What you are asked to do
Line by line, give the data again exactly as it appears.

Records to use
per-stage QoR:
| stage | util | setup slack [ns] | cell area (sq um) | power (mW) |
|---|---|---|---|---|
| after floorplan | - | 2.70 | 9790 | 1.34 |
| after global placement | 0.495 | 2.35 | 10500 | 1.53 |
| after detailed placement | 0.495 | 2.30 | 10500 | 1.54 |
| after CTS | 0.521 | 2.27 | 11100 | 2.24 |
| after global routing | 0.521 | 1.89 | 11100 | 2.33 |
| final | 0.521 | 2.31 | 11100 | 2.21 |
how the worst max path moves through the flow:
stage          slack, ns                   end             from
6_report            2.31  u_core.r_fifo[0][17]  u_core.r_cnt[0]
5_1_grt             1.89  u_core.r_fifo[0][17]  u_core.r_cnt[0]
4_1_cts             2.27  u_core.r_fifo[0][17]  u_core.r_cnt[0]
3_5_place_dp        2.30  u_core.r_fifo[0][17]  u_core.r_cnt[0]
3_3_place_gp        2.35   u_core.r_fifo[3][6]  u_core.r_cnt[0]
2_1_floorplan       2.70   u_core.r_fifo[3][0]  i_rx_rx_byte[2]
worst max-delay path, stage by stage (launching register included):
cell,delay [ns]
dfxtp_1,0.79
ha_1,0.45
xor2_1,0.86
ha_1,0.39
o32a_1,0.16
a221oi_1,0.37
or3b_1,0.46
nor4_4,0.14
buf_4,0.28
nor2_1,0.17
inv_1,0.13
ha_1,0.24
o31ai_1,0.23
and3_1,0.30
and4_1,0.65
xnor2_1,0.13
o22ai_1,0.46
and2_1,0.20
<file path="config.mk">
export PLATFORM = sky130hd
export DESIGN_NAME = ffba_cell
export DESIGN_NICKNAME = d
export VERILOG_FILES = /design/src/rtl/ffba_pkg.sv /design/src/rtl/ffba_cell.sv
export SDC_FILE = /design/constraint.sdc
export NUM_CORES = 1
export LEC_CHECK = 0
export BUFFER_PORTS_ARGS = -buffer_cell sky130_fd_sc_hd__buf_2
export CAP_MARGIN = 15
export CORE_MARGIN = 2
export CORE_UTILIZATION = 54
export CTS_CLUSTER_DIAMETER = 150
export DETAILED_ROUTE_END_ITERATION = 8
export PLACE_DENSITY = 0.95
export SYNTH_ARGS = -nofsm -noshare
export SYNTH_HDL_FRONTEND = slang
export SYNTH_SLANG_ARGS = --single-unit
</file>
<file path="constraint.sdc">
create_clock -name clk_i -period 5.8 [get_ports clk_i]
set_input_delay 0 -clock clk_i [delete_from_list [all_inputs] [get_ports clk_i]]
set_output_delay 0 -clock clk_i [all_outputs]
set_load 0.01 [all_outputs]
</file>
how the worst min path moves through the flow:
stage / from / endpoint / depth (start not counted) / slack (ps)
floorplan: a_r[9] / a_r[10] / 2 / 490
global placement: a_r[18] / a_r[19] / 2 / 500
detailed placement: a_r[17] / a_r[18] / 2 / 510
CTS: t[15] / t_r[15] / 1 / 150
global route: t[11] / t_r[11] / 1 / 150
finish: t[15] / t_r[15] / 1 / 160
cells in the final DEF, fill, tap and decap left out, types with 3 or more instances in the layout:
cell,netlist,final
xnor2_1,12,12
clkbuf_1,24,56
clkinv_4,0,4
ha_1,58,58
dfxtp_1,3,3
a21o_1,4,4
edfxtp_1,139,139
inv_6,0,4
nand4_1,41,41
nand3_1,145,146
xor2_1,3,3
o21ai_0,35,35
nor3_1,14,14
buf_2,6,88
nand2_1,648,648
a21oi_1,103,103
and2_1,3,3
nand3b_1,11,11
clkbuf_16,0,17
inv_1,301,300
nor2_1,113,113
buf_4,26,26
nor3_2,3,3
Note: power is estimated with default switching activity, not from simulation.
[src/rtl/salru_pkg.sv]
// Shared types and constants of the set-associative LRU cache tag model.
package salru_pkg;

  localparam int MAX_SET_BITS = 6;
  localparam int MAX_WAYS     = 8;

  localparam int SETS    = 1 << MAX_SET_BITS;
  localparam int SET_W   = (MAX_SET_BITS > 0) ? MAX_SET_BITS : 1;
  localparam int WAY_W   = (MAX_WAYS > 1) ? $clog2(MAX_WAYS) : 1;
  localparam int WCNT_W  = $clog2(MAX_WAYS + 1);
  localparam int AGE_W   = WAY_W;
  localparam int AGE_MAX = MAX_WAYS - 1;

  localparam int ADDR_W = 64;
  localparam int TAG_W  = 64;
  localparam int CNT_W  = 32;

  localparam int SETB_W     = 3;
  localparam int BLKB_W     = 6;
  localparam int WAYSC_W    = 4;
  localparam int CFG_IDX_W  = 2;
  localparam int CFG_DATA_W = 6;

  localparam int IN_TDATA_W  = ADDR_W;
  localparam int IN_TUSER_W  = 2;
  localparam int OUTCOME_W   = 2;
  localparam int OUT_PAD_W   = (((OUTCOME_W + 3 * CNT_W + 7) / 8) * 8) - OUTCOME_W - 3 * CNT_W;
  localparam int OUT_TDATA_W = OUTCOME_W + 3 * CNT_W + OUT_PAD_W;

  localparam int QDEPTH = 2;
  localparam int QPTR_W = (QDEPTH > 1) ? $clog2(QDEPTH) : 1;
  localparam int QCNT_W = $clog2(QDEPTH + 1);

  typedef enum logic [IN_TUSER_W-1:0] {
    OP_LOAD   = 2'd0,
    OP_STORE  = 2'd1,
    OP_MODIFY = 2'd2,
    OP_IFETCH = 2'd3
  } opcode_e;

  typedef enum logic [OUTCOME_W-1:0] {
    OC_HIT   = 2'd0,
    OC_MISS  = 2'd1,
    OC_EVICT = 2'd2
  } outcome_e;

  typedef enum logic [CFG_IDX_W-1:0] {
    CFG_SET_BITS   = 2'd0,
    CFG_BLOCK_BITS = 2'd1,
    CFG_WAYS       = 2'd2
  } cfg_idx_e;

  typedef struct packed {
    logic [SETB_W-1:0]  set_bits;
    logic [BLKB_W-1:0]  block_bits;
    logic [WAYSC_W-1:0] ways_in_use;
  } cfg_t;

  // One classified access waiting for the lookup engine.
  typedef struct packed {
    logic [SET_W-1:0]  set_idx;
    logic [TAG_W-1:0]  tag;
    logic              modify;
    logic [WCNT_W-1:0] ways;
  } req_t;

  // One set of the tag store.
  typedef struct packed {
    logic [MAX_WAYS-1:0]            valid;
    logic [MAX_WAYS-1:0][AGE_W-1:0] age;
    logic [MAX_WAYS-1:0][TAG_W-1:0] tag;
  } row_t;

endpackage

Expected output
per-stage QoR:
| stage | util | setup slack [ns] | cell area (sq um) | power (mW) |
|---|---|---|---|---|
| after floorplan | - | 2.70 | 9790 | 1.34 |
| after global placement | 0.495 | 2.35 | 10500 | 1.53 |
| after detailed placement | 0.495 | 2.30 | 10500 | 1.54 |
| after CTS | 0.521 | 2.27 | 11100 | 2.24 |
| after global routing | 0.521 | 1.89 | 11100 | 2.33 |
| final | 0.521 | 2.31 | 11100 | 2.21 |
how the worst max path moves through the flow:
stage          slack, ns                   end             from
6_report            2.31  u_core.r_fifo[0][17]  u_core.r_cnt[0]
5_1_grt             1.89  u_core.r_fifo[0][17]  u_core.r_cnt[0]
4_1_cts             2.27  u_core.r_fifo[0][17]  u_core.r_cnt[0]
3_5_place_dp        2.30  u_core.r_fifo[0][17]  u_core.r_cnt[0]
3_3_place_gp        2.35   u_core.r_fifo[3][6]  u_core.r_cnt[0]
2_1_floorplan       2.70   u_core.r_fifo[3][0]  i_rx_rx_byte[2]
worst max-delay path, stage by stage (launching register included):
cell,delay [ns]
dfxtp_1,0.79
ha_1,0.45
xor2_1,0.86
ha_1,0.39
o32a_1,0.16
a221oi_1,0.37
or3b_1,0.46
nor4_4,0.14
buf_4,0.28
nor2_1,0.17
inv_1,0.13
ha_1,0.24
o31ai_1,0.23
and3_1,0.30
and4_1,0.65
xnor2_1,0.13
o22ai_1,0.46
and2_1,0.20
<file path="config.mk">
export PLATFORM = sky130hd
export DESIGN_NAME = ffba_cell
export DESIGN_NICKNAME = d
export VERILOG_FILES = /design/src/rtl/ffba_pkg.sv /design/src/rtl/ffba_cell.sv
export SDC_FILE = /design/constraint.sdc
export NUM_CORES = 1
export LEC_CHECK = 0
export BUFFER_PORTS_ARGS = -buffer_cell sky130_fd_sc_hd__buf_2
export CAP_MARGIN = 15
export CORE_MARGIN = 2
export CORE_UTILIZATION = 54
export CTS_CLUSTER_DIAMETER = 150
export DETAILED_ROUTE_END_ITERATION = 8
export PLACE_DENSITY = 0.95
export SYNTH_ARGS = -nofsm -noshare
export SYNTH_HDL_FRONTEND = slang
export SYNTH_SLANG_ARGS = --single-unit
</file>
<file path="constraint.sdc">
create_clock -name clk_i -period 5.8 [get_ports clk_i]
set_input_delay 0 -clock clk_i [delete_from_list [all_inputs] [get_ports clk_i]]
set_output_delay 0 -clock clk_i [all_outputs]
set_load 0.01 [all_outputs]
</file>
how the worst min path moves through the flow:
stage / from / endpoint / depth (start not counted) / slack (ps)
floorplan: a_r[9] / a_r[10] / 2 / 490
global placement: a_r[18] / a_r[19] / 2 / 500
detailed placement: a_r[17] / a_r[18] / 2 / 510
CTS: t[15] / t_r[15] / 1 / 150
global route: t[11] / t_r[11] / 1 / 150
finish: t[15] / t_r[15] / 1 / 160
cells in the final DEF, fill, tap and decap left out, types with 3 or more instances in the layout:
cell,netlist,final
xnor2_1,12,12
clkbuf_1,24,56
clkinv_4,0,4
ha_1,58,58
dfxtp_1,3,3
a21o_1,4,4
edfxtp_1,139,139
inv_6,0,4
nand4_1,41,41
nand3_1,145,146
xor2_1,3,3
o21ai_0,35,35
nor3_1,14,14
buf_2,6,88
nand2_1,648,648
a21oi_1,103,103
and2_1,3,3
nand3b_1,11,11
clkbuf_16,0,17
inv_1,301,300
nor2_1,113,113
buf_4,26,26
nor3_2,3,3
Note: power is estimated with default switching activity, not from simulation.
[src/rtl/salru_pkg.sv]
// Shared types and constants of the set-associative LRU cache tag model.
package salru_pkg;

  localparam int MAX_SET_BITS = 6;
  localparam int MAX_WAYS     = 8;

  localparam int SETS    = 1 << MAX_SET_BITS;
  localparam int SET_W   = (MAX_SET_BITS > 0) ? MAX_SET_BITS : 1;
  localparam int WAY_W   = (MAX_WAYS > 1) ? $clog2(MAX_WAYS) : 1;
  localparam int WCNT_W  = $clog2(MAX_WAYS + 1);
  localparam int AGE_W   = WAY_W;
  localparam int AGE_MAX = MAX_WAYS - 1;

  localparam int ADDR_W = 64;
  localparam int TAG_W  = 64;
  localparam int CNT_W  = 32;

  localparam int SETB_W     = 3;
  localparam int BLKB_W     = 6;
  localparam int WAYSC_W    = 4;
  localparam int CFG_IDX_W  = 2;
  localparam int CFG_DATA_W = 6;

  localparam int IN_TDATA_W  = ADDR_W;
  localparam int IN_TUSER_W  = 2;
  localparam int OUTCOME_W   = 2;
  localparam int OUT_PAD_W   = (((OUTCOME_W + 3 * CNT_W + 7) / 8) * 8) - OUTCOME_W - 3 * CNT_W;
  localparam int OUT_TDATA_W = OUTCOME_W + 3 * CNT_W + OUT_PAD_W;

  localparam int QDEPTH = 2;
  localparam int QPTR_W = (QDEPTH > 1) ? $clog2(QDEPTH) : 1;
  localparam int QCNT_W = $clog2(QDEPTH + 1);

  typedef enum logic [IN_TUSER_W-1:0] {
    OP_LOAD   = 2'd0,
    OP_STORE  = 2'd1,
    OP_MODIFY = 2'd2,
    OP_IFETCH = 2'd3
  } opcode_e;

  typedef enum logic [OUTCOME_W-1:0] {
    OC_HIT   = 2'd0,
    OC_MISS  = 2'd1,
    OC_EVICT = 2'd2
  } outcome_e;

  typedef enum logic [CFG_IDX_W-1:0] {
    CFG_SET_BITS   = 2'd0,
    CFG_BLOCK_BITS = 2'd1,
    CFG_WAYS       = 2'd2
  } cfg_idx_e;

  typedef struct packed {
    logic [SETB_W-1:0]  set_bits;
    logic [BLKB_W-1:0]  block_bits;
    logic [WAYSC_W-1:0] ways_in_use;
  } cfg_t;

  // One classified access waiting for the lookup engine.
  typedef struct packed {
    logic [SET_W-1:0]  set_idx;
    logic [TAG_W-1:0]  tag;
    logic              modify;
    logic [WCNT_W-1:0] ways;
  } req_t;

  // One set of the tag store.
  typedef struct packed {
    logic [MAX_WAYS-1:0]            valid;
    logic [MAX_WAYS-1:0][AGE_W-1:0] age;
    logic [MAX_WAYS-1:0][TAG_W-1:0] tag;
  } row_t;

endpackage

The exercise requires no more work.